> _Exercise requirements_
This exercise calls for a copy of every line in the listing below that carries the word "oscillator".

:: Data supplied ::

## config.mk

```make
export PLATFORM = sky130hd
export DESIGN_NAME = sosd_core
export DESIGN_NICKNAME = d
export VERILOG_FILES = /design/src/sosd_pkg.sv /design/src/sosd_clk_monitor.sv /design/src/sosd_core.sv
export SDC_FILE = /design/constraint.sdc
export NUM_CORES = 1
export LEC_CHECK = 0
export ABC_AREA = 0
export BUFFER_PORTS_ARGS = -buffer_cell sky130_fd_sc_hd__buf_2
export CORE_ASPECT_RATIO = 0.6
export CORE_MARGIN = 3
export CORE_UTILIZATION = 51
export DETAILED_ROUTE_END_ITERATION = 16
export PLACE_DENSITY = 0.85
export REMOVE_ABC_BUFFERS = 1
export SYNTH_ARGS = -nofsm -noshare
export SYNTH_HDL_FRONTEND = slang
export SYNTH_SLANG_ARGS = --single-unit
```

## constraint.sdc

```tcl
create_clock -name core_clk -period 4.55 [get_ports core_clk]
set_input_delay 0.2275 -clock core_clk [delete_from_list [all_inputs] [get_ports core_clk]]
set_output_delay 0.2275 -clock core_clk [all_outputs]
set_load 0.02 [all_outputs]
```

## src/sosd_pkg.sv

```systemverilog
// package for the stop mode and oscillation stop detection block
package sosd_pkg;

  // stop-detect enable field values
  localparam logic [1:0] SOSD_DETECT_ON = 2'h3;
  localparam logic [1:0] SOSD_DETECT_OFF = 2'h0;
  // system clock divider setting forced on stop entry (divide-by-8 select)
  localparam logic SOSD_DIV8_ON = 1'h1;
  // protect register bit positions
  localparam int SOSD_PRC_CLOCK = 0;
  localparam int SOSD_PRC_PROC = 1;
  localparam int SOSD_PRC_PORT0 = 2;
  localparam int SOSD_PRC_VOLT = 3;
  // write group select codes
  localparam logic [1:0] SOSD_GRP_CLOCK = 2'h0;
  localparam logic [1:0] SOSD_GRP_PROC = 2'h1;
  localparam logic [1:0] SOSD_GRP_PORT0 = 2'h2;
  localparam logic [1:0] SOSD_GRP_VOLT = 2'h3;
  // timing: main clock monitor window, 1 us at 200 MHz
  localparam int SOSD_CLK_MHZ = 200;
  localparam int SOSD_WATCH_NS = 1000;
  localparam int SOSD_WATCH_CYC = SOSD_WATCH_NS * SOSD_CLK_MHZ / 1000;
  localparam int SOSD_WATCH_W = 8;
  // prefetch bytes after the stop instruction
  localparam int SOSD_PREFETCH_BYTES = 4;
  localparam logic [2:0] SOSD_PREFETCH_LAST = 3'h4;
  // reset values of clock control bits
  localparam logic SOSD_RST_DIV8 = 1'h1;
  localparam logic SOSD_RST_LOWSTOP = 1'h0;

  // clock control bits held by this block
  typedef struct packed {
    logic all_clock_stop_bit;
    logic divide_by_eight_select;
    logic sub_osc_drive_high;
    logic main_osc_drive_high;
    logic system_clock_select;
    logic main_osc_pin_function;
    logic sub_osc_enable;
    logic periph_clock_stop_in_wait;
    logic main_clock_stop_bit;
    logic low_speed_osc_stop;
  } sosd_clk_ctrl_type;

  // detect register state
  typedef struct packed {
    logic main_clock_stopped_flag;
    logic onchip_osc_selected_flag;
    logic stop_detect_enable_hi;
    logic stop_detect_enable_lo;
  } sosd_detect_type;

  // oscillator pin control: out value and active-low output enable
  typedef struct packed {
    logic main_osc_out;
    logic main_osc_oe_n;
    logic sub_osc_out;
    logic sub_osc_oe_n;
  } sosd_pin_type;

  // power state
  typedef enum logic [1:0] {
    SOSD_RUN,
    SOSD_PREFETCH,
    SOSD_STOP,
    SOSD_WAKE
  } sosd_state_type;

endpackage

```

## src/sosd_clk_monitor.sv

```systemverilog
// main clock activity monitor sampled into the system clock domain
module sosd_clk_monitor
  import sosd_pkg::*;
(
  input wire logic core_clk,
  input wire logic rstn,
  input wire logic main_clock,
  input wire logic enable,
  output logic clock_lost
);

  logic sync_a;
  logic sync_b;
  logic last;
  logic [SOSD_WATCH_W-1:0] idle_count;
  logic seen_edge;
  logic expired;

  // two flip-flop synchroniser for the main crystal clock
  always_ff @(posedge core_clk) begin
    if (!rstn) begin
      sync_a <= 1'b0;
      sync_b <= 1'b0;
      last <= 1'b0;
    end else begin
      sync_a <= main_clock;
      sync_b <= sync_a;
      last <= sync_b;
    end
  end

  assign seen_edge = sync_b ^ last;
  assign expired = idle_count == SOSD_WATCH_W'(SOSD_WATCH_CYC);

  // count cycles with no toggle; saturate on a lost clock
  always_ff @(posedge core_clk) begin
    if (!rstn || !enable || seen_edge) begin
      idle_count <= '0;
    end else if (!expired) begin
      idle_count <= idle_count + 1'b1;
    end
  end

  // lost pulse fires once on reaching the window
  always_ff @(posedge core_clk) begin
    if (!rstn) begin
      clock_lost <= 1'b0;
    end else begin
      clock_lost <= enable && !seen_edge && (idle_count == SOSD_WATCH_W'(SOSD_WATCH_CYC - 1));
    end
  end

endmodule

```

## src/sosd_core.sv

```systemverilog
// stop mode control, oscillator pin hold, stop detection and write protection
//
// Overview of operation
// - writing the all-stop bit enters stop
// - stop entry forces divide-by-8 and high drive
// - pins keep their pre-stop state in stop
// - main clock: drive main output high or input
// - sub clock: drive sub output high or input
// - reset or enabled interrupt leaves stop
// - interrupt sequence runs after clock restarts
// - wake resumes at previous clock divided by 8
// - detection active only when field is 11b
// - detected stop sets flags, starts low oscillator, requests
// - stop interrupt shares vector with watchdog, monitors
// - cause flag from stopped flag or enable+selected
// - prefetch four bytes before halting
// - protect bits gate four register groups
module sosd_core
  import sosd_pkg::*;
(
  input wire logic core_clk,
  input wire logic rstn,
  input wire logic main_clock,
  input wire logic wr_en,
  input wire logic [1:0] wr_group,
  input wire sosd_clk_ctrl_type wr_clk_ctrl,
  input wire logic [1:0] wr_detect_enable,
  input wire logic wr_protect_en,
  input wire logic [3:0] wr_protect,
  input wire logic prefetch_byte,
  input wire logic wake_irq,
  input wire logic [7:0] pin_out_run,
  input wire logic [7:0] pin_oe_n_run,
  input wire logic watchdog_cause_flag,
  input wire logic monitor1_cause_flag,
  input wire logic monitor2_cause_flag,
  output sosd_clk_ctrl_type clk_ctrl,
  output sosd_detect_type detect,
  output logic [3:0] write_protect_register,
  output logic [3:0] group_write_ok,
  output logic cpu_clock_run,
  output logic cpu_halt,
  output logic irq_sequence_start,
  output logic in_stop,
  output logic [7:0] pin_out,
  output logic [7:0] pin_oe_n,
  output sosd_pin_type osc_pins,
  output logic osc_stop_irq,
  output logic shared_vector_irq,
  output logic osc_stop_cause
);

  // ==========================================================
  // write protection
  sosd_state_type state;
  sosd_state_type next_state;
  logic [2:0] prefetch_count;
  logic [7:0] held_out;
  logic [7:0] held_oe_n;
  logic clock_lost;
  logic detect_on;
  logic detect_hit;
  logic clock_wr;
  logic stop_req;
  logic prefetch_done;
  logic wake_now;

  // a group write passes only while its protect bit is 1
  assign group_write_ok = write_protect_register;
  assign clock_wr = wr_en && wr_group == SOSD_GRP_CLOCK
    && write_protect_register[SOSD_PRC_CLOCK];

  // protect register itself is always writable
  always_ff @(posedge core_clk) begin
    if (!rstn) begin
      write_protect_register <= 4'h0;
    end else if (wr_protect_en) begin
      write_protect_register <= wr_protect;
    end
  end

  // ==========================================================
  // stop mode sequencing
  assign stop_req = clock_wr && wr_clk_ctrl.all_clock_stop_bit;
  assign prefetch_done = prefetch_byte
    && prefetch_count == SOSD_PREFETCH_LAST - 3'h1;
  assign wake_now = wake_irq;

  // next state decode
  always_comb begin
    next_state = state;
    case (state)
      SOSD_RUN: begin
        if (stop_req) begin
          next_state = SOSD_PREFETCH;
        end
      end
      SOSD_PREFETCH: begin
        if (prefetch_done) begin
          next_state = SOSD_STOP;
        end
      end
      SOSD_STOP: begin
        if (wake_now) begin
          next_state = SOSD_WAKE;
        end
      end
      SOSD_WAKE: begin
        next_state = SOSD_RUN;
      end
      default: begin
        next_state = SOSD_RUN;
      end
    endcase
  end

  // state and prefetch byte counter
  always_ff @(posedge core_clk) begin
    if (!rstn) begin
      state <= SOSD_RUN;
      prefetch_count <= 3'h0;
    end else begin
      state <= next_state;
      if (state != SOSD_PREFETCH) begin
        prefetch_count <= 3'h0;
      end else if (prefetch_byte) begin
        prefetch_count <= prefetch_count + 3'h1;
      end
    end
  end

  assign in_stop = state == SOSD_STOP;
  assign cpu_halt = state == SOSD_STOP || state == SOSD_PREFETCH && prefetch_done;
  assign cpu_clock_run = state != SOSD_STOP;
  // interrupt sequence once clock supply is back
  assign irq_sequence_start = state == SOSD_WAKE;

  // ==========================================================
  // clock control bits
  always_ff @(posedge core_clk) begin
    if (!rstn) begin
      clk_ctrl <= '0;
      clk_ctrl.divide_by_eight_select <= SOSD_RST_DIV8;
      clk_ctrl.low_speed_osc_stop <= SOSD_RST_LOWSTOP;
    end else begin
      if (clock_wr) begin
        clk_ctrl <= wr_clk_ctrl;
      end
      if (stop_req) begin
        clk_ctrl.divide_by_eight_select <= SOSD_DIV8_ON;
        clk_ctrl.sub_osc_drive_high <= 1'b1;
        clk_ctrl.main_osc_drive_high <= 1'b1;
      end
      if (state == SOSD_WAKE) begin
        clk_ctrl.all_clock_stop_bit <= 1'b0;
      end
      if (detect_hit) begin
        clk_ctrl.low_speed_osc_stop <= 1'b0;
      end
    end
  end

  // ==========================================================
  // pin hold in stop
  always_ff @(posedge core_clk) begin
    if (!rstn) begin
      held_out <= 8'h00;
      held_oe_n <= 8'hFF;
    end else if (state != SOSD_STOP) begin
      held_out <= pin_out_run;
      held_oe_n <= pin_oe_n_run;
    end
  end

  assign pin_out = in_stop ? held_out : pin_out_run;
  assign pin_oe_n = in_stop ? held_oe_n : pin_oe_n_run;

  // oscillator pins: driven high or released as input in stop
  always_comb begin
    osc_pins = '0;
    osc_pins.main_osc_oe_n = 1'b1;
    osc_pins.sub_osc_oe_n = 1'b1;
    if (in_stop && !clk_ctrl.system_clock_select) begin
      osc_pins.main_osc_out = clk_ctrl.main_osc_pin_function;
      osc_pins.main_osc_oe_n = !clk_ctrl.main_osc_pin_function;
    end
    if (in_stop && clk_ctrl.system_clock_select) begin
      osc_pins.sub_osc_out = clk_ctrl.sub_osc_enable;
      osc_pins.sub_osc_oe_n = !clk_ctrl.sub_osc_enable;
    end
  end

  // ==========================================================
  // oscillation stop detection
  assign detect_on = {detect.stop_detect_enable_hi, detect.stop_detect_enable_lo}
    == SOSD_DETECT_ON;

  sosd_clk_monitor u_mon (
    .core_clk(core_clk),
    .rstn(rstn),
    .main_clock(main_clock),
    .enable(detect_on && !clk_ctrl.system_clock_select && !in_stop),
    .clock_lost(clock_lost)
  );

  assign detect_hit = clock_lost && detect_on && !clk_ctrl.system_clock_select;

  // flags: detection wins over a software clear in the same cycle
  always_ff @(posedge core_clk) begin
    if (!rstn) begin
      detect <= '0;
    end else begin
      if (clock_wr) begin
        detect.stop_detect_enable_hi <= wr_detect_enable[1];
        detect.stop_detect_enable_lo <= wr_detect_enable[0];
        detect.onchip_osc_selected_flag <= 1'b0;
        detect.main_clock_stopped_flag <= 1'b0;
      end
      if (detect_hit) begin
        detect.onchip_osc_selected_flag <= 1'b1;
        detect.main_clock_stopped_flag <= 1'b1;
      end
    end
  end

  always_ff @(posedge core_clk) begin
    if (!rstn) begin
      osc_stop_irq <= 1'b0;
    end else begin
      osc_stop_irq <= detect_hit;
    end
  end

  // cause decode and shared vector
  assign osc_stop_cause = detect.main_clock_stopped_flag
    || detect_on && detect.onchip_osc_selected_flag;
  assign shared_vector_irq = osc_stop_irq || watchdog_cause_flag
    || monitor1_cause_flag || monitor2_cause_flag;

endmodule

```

:::
:: Data supplied ::

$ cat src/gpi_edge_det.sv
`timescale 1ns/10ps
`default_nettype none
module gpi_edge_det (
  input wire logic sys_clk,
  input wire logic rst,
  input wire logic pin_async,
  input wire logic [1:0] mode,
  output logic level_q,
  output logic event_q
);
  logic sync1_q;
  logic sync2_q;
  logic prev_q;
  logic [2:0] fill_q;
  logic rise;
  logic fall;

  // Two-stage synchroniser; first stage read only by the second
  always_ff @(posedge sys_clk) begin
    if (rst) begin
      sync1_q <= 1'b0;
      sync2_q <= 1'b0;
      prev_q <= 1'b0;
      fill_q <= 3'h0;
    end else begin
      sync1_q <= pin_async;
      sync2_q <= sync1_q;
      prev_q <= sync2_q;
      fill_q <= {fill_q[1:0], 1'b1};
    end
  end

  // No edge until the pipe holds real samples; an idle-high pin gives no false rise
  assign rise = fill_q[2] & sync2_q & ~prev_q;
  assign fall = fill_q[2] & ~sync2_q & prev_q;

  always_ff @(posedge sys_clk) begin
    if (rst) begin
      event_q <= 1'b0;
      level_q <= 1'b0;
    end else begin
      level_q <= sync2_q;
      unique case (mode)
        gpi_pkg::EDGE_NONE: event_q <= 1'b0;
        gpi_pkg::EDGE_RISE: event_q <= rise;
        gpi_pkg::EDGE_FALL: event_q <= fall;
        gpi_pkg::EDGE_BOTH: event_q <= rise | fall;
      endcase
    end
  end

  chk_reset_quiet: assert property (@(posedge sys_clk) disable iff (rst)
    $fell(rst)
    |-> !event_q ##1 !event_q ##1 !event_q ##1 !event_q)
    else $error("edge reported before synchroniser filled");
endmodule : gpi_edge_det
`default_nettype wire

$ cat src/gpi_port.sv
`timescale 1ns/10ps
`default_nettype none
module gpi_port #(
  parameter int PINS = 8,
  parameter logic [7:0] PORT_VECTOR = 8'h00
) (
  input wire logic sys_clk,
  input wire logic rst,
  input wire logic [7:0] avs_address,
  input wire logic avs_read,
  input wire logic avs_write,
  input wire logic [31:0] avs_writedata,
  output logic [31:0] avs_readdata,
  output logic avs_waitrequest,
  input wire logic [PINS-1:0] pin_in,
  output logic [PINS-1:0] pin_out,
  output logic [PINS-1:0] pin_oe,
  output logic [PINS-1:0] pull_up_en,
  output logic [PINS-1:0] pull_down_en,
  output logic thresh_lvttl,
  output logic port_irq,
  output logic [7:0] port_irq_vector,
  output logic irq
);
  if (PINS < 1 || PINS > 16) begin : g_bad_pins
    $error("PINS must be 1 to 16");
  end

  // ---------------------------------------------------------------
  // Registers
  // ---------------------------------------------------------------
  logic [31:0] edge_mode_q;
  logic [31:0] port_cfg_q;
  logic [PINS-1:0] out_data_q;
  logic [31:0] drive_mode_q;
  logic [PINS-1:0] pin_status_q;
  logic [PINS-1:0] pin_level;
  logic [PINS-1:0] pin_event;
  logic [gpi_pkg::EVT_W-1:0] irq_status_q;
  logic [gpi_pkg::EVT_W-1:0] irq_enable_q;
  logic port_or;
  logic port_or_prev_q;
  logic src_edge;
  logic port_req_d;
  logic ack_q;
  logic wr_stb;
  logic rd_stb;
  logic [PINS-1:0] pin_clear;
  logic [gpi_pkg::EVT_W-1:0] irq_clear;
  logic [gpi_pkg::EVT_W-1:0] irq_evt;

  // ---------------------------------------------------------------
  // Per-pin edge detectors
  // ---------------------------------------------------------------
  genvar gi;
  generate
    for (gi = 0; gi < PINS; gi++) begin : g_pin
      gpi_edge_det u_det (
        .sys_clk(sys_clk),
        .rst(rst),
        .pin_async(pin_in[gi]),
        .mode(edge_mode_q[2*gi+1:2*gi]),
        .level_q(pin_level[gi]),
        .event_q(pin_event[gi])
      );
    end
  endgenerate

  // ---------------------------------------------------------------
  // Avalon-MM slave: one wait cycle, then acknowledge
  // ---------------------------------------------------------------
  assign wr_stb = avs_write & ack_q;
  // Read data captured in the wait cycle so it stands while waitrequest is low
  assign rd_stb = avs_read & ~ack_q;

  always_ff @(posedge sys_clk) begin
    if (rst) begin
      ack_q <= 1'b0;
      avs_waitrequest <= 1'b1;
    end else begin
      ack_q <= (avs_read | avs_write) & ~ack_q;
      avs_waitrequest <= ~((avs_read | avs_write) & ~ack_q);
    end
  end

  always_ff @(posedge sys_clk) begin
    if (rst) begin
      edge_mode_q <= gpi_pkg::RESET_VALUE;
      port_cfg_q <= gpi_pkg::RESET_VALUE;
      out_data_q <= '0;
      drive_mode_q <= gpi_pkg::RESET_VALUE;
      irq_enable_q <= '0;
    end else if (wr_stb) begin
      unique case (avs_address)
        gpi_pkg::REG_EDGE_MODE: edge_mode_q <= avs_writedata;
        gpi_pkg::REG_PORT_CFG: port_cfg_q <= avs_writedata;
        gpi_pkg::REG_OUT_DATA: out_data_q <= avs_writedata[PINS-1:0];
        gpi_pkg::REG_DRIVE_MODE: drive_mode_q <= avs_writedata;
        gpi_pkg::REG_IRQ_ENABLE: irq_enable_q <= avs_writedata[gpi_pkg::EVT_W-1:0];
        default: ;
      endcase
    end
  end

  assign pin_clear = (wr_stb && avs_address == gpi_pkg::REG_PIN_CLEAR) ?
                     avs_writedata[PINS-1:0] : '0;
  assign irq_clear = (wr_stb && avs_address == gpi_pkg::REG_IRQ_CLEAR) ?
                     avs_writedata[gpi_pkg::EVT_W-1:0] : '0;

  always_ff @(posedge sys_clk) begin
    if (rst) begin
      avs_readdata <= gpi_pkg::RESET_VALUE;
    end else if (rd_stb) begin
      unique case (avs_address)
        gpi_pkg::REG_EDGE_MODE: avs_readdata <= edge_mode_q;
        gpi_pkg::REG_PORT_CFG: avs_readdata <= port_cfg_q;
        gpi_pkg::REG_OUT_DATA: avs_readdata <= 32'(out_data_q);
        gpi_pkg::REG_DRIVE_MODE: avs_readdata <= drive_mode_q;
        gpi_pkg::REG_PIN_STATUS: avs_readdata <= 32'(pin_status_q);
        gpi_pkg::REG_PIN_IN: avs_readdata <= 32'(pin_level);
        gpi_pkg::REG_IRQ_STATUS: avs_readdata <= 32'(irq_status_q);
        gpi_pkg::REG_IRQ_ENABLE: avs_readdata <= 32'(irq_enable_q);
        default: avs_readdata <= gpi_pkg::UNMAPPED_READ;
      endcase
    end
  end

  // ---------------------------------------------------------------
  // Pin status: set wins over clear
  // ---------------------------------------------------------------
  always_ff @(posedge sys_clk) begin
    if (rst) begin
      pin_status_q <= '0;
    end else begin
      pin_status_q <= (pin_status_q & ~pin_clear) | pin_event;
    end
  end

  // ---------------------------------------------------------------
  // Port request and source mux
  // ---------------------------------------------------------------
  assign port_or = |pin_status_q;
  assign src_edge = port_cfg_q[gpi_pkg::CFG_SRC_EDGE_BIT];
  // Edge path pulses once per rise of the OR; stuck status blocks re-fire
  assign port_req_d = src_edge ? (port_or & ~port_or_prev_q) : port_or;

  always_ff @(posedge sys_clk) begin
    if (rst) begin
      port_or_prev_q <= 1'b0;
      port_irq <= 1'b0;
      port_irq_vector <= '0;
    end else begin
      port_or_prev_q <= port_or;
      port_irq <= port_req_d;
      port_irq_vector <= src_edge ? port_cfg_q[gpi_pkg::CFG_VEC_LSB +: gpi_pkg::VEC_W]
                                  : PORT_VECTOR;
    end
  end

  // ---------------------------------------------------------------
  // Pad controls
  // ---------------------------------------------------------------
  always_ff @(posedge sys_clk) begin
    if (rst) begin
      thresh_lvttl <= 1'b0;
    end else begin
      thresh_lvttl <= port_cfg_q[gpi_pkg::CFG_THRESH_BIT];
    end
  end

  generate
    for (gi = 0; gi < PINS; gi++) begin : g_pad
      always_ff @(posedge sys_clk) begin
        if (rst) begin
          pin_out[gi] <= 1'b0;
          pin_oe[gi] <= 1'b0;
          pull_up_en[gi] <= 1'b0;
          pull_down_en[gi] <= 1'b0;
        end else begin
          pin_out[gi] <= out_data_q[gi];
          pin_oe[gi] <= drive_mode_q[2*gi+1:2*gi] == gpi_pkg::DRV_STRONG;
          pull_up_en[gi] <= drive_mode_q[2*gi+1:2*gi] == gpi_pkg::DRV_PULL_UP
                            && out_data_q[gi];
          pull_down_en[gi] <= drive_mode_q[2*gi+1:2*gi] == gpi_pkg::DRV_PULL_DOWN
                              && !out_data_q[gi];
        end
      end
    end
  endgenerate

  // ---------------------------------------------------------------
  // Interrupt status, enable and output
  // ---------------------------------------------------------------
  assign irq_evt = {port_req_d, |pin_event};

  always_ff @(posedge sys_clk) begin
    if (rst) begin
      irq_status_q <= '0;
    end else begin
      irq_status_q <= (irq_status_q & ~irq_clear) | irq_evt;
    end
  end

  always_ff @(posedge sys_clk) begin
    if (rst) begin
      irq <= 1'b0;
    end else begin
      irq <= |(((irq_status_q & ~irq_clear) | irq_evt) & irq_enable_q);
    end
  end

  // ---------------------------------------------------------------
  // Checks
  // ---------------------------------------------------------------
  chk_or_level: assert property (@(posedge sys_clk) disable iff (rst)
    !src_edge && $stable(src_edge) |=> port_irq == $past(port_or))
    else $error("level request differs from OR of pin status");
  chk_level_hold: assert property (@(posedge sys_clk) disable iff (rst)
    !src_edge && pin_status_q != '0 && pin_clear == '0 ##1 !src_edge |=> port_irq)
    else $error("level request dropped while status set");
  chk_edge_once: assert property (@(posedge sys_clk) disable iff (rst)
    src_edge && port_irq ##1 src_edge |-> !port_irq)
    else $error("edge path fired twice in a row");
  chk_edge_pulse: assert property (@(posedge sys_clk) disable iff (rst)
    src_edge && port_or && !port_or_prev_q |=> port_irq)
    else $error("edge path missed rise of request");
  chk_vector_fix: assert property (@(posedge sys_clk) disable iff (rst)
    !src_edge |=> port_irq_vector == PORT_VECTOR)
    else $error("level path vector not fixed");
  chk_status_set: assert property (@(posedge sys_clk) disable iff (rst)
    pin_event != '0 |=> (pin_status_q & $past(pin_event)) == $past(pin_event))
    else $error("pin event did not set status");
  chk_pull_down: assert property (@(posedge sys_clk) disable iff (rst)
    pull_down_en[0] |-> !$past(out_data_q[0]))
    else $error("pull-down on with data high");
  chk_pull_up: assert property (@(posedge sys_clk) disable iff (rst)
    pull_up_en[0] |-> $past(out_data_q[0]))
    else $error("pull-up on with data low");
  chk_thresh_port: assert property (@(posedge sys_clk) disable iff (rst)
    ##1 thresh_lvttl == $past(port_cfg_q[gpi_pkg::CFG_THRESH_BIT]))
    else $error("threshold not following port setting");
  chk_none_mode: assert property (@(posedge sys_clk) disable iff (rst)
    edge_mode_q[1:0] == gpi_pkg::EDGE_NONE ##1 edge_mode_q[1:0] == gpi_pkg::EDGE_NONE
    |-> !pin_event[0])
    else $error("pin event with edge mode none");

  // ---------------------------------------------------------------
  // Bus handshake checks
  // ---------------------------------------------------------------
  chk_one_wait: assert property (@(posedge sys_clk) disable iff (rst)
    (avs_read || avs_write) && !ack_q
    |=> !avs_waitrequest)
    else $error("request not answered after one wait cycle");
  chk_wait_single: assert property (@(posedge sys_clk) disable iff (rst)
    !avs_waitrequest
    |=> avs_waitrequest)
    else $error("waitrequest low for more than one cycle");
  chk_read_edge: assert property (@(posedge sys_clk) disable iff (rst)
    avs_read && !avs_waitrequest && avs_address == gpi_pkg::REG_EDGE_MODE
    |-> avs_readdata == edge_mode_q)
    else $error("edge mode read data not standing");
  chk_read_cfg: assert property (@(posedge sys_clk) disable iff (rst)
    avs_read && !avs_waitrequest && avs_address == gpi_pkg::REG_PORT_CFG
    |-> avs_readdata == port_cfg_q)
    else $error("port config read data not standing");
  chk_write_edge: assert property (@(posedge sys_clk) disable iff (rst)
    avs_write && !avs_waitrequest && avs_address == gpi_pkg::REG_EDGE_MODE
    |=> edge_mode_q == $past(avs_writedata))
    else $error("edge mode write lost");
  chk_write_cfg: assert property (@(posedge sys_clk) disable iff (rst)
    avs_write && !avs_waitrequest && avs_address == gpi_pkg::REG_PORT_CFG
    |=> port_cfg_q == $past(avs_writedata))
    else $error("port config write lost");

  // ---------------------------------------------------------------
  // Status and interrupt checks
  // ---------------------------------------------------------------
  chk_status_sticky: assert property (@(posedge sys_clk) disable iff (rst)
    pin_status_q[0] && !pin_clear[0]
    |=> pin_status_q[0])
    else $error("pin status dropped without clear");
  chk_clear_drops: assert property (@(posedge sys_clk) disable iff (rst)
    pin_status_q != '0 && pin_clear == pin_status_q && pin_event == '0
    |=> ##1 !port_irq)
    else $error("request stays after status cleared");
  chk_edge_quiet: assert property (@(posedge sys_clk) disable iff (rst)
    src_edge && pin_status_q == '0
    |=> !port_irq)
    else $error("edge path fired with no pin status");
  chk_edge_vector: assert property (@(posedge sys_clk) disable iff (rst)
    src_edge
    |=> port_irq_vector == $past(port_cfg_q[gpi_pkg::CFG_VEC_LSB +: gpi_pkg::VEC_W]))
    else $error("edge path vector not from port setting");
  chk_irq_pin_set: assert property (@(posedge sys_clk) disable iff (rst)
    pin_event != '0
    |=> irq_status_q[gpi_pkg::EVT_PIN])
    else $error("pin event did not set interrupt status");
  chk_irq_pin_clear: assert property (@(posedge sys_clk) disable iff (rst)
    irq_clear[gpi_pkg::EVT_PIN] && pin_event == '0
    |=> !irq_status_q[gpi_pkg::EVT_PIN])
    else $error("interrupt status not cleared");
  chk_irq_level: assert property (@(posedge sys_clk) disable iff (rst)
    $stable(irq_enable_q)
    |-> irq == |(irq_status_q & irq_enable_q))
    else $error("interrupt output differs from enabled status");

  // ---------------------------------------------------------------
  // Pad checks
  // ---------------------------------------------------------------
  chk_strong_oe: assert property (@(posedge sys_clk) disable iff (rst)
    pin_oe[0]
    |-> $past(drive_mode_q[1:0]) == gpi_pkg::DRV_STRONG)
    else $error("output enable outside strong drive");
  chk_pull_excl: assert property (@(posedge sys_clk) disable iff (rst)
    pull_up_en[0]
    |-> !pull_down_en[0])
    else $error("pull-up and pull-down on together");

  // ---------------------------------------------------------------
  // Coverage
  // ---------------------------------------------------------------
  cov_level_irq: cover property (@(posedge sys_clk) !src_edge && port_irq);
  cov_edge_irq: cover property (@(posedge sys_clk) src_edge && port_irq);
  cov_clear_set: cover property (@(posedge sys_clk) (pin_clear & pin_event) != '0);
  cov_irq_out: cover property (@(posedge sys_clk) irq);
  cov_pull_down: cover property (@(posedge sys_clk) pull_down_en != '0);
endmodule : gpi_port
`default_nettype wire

:::

> _Task output_
  // oscillator pin control: out value and active-low output enable
// stop mode control, oscillator pin hold, stop detection and write protection
// - detected stop sets flags, starts low oscillator, requests
  // oscillator pins: driven high or released as input in stop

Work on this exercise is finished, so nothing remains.